:: HOW TO COMPLETE THIS TASK ::
Could you write out the opening lines of the data, word for word, stopping after the line that contains "met4: 0 / 7.317 / 1.8"?

:: DATA EXTRACT ::

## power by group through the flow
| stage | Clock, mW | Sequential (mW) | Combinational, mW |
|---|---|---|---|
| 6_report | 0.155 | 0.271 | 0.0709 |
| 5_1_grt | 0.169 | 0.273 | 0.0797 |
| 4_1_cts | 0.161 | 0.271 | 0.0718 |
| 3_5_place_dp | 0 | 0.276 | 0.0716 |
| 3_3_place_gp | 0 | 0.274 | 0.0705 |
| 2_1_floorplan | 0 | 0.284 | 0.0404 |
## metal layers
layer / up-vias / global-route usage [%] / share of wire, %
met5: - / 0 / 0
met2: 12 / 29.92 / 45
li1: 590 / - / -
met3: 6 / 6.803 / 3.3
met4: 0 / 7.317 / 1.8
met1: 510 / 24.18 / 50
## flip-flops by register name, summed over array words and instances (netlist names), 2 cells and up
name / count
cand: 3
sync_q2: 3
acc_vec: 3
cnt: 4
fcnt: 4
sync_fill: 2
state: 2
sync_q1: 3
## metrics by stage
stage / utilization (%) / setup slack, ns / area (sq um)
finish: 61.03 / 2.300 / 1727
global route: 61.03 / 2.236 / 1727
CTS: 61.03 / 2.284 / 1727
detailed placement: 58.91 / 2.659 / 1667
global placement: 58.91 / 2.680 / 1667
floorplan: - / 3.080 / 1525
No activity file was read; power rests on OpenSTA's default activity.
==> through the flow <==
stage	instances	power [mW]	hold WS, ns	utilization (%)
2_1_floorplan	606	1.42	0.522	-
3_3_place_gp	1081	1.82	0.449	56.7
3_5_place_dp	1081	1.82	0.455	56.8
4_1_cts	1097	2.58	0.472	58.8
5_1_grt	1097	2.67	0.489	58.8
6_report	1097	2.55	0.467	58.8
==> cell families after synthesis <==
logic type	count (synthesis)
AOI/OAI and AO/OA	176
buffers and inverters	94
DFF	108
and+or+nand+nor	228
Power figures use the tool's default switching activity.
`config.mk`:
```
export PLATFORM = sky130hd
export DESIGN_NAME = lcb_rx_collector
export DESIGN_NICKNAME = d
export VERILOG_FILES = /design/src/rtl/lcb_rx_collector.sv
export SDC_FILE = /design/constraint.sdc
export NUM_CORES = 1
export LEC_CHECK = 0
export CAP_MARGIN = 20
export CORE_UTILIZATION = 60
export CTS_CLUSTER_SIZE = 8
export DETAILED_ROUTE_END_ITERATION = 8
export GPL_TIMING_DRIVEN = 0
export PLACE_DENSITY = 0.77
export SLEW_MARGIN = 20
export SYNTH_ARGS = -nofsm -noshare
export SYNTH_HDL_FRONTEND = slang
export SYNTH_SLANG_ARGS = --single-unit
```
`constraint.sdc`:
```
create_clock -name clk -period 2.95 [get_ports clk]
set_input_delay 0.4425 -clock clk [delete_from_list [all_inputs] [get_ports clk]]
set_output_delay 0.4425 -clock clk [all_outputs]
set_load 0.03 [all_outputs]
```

:: ANSWER SPACE ::
## power by group through the flow
| stage | Clock, mW | Sequential (mW) | Combinational, mW |
|---|---|---|---|
| 6_report | 0.155 | 0.271 | 0.0709 |
| 5_1_grt | 0.169 | 0.273 | 0.0797 |
| 4_1_cts | 0.161 | 0.271 | 0.0718 |
| 3_5_place_dp | 0 | 0.276 | 0.0716 |
| 3_3_place_gp | 0 | 0.274 | 0.0705 |
| 2_1_floorplan | 0 | 0.284 | 0.0404 |
## metal layers
layer / up-vias / global-route usage [%] / share of wire, %
met5: - / 0 / 0
met2: 12 / 29.92 / 45
li1: 590 / - / -
met3: 6 / 6.803 / 3.3
met4: 0 / 7.317 / 1.8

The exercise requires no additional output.